• [TASK GOAL]: Scan the listing for "typedef" and copy out each line that has it.

"""

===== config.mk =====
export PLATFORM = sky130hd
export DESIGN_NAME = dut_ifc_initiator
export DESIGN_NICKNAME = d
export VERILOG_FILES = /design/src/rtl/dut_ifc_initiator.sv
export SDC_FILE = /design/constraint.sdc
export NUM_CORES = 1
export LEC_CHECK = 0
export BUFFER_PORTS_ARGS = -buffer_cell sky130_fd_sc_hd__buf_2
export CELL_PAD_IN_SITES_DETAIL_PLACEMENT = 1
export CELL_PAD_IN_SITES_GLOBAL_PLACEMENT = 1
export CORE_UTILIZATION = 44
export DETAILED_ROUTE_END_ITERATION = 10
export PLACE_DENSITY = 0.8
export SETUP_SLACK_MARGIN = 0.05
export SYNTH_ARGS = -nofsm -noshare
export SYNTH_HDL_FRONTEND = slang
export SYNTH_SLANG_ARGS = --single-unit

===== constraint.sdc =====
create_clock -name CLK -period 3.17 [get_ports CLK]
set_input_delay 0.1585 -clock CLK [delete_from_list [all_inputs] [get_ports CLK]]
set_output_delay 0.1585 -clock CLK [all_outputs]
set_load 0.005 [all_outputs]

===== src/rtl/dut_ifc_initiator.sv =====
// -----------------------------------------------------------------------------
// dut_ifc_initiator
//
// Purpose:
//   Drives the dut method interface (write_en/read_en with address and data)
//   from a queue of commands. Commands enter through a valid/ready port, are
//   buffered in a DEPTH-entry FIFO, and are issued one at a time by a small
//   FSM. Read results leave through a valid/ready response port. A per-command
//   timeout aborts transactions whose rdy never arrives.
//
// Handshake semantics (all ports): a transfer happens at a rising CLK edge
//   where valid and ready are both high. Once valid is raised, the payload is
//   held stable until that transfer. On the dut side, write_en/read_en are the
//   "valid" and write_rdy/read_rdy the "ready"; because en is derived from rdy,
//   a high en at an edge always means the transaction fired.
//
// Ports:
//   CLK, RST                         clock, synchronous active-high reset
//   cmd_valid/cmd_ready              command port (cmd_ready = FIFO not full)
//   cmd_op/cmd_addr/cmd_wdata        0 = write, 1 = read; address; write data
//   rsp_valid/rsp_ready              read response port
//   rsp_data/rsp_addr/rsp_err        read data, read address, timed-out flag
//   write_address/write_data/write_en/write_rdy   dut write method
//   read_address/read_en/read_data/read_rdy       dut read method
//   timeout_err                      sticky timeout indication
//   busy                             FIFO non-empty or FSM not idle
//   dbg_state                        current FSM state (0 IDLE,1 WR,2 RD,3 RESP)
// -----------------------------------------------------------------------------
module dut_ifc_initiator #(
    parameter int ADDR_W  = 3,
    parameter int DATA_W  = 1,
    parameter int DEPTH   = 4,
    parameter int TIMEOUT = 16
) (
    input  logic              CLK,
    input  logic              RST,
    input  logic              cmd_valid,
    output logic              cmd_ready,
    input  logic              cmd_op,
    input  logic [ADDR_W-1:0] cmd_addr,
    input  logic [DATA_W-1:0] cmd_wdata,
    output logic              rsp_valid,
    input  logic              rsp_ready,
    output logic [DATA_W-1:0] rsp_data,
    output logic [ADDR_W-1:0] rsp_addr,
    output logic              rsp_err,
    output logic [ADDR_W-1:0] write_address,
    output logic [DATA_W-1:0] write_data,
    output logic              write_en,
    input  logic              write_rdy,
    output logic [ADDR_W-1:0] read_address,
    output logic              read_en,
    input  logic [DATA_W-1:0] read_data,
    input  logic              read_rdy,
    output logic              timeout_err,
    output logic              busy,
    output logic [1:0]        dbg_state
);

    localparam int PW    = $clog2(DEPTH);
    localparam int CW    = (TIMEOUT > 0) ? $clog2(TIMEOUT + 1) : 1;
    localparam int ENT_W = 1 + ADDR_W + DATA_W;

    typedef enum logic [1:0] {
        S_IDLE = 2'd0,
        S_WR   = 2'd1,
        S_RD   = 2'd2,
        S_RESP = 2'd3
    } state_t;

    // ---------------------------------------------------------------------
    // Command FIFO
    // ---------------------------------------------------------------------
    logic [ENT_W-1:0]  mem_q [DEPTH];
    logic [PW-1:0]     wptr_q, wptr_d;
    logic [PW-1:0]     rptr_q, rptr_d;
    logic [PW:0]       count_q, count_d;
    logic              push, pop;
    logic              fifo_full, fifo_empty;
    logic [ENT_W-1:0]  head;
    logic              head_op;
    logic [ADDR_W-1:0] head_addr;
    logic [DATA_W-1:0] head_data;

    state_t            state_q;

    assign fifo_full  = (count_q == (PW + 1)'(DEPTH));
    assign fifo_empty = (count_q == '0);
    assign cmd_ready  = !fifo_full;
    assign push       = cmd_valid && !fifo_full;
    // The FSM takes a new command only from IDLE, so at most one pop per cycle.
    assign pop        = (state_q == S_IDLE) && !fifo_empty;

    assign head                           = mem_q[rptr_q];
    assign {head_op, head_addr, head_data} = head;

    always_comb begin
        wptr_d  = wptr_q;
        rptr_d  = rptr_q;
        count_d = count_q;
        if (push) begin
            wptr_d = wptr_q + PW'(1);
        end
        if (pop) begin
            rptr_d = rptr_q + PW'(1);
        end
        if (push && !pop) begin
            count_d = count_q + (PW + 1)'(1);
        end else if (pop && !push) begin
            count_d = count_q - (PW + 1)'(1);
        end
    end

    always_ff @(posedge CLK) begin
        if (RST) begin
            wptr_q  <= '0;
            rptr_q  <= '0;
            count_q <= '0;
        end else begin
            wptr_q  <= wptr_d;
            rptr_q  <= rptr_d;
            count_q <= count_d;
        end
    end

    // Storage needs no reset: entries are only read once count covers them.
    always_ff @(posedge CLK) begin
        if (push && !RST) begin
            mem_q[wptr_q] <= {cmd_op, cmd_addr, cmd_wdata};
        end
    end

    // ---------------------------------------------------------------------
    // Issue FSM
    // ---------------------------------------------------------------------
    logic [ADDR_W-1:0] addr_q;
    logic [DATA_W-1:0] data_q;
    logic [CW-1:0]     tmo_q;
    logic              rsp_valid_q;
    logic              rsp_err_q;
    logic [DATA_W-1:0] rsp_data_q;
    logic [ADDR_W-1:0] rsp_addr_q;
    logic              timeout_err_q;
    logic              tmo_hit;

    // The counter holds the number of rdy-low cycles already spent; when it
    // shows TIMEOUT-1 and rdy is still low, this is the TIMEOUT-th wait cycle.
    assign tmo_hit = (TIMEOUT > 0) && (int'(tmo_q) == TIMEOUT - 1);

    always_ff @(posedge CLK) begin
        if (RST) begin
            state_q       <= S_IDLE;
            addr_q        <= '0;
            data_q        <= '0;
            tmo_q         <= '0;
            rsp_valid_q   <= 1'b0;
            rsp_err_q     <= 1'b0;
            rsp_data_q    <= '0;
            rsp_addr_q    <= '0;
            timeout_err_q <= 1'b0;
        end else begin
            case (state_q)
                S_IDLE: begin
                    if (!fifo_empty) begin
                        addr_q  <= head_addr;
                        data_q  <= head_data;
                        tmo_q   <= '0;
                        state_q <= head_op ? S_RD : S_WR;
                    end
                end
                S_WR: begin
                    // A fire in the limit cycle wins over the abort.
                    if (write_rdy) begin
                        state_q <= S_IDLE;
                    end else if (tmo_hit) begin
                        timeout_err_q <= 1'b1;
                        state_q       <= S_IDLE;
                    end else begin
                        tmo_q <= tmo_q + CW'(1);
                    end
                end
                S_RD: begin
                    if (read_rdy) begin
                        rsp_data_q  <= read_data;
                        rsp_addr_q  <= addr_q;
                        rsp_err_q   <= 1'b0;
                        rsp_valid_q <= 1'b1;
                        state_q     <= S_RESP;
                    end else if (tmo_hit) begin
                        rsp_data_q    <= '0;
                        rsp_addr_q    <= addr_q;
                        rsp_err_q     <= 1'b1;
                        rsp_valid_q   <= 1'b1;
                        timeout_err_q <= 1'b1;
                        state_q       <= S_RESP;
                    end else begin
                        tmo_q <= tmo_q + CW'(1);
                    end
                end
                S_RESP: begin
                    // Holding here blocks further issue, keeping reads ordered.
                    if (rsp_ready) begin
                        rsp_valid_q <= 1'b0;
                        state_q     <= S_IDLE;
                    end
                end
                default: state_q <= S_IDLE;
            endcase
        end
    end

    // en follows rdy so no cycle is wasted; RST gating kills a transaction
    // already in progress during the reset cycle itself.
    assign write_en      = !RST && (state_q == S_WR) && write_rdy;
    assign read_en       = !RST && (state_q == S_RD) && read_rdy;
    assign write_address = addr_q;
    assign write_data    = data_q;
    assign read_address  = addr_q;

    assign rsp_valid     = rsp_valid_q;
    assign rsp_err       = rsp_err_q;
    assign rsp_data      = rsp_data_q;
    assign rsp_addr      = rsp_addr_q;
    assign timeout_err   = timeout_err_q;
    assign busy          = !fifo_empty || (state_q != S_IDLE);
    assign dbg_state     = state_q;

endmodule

"""
"""

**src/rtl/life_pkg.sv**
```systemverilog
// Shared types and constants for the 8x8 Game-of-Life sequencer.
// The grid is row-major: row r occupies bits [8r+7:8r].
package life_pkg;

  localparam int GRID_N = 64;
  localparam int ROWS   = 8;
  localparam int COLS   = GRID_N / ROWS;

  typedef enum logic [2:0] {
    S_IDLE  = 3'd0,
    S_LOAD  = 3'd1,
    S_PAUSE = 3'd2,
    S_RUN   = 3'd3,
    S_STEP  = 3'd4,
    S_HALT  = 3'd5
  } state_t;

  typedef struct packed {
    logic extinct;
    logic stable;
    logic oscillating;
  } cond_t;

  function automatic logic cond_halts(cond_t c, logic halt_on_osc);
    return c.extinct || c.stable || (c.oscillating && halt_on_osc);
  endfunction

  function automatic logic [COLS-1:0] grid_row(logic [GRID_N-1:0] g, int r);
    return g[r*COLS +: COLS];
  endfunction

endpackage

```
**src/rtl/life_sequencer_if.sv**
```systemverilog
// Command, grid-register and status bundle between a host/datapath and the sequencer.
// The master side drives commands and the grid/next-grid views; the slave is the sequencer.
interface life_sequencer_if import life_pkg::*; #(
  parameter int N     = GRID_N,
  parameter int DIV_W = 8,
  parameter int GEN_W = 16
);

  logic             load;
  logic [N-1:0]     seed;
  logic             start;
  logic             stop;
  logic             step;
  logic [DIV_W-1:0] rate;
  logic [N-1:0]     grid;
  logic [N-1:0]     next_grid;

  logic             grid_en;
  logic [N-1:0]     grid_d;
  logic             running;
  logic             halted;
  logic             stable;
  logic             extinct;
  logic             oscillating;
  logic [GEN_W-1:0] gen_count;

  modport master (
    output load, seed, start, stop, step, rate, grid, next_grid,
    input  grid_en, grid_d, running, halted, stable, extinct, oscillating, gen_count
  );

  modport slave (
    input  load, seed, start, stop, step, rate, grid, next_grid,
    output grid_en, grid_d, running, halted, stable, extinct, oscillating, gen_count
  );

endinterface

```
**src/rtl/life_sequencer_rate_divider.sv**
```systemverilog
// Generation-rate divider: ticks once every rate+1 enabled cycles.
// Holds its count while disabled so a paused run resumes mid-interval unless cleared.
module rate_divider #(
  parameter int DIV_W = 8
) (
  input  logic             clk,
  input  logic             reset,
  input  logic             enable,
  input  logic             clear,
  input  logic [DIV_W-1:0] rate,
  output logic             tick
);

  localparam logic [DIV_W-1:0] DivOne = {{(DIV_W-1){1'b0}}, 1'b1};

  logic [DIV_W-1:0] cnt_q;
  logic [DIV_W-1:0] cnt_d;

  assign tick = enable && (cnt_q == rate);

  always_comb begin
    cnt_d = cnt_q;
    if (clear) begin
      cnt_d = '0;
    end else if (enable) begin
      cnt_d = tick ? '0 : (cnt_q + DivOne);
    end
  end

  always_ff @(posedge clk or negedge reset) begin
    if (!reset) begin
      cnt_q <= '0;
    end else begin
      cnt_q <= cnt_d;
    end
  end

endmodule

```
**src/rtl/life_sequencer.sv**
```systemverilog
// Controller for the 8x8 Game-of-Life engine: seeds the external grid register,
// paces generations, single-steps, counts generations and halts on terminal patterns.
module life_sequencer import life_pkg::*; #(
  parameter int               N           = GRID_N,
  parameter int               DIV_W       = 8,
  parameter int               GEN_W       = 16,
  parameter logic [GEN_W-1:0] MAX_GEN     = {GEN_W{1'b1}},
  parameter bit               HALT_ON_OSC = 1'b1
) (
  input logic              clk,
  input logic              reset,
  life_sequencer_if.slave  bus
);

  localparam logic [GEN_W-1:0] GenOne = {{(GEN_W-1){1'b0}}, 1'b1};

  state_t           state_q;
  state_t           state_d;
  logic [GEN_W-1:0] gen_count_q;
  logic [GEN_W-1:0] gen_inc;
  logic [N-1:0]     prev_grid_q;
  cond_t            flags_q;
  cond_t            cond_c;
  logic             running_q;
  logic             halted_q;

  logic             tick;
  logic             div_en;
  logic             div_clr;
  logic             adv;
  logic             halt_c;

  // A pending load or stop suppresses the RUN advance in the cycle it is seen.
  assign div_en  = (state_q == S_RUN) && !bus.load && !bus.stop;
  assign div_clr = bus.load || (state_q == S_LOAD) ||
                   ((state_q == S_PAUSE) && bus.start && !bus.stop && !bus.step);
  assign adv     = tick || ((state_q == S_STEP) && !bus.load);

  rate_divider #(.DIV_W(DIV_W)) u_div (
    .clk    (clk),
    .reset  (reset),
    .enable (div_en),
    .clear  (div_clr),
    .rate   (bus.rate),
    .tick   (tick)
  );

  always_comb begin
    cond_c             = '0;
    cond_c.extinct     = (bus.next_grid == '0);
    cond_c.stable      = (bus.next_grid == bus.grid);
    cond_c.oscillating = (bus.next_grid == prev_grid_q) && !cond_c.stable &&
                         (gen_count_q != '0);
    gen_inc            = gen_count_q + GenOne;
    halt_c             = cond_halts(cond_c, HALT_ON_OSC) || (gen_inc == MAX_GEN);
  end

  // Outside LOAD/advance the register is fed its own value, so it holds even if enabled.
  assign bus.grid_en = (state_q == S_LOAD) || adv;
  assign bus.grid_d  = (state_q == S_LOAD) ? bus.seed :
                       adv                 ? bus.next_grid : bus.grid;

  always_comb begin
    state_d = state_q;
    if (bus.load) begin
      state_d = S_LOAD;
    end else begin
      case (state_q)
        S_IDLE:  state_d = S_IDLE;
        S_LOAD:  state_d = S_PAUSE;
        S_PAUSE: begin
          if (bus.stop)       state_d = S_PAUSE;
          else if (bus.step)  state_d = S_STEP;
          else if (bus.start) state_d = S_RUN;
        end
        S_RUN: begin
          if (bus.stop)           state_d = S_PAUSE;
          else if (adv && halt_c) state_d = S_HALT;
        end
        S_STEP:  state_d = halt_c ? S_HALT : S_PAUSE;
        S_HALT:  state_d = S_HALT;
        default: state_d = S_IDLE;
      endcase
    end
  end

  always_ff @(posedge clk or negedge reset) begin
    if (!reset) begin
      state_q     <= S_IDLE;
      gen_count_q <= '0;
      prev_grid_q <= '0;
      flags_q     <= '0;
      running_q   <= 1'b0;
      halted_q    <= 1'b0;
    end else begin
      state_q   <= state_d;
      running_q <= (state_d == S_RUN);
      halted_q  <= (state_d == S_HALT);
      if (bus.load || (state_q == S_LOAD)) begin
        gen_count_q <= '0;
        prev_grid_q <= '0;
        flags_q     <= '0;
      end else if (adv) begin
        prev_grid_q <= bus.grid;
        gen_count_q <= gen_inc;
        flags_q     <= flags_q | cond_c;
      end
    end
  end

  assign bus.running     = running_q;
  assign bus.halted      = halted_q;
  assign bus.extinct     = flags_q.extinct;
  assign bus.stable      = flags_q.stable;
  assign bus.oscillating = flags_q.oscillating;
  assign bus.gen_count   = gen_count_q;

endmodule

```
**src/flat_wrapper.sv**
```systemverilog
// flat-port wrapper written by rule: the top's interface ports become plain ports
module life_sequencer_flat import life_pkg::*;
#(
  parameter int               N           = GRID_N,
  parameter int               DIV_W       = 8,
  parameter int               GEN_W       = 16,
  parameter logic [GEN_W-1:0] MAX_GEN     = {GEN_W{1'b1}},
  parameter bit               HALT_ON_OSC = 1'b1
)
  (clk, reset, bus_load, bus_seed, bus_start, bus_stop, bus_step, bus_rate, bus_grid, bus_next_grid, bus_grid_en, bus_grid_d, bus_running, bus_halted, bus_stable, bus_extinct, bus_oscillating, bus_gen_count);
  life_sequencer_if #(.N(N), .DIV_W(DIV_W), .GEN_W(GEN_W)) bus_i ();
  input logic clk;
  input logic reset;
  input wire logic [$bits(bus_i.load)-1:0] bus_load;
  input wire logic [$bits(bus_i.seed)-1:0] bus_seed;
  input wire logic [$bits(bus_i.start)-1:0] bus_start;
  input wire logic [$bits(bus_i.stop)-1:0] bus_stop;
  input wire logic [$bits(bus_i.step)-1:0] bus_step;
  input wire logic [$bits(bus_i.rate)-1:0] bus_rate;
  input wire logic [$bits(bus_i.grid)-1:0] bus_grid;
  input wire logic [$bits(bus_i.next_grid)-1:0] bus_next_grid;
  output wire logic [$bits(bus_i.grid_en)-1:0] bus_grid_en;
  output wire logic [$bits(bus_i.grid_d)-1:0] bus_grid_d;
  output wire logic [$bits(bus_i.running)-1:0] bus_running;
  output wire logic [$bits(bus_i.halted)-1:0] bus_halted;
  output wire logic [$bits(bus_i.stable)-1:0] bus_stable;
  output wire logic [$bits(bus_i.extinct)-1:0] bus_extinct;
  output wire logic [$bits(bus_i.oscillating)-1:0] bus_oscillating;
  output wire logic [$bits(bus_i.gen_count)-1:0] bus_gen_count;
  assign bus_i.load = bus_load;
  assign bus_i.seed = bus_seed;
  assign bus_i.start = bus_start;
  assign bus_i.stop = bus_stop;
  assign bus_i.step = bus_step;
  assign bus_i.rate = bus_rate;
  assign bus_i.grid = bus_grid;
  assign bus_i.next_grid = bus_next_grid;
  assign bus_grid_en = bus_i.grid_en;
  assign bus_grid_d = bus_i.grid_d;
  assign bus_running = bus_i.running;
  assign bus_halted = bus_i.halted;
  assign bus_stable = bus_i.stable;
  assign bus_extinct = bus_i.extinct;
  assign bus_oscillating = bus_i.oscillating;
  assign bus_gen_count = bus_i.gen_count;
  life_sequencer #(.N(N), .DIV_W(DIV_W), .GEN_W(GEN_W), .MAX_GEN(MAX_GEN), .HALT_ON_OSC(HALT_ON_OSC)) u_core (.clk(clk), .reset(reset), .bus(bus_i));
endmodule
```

"""

• [ANSWER BOX]:
    typedef enum logic [1:0] {
  typedef enum logic [2:0] {
  typedef struct packed {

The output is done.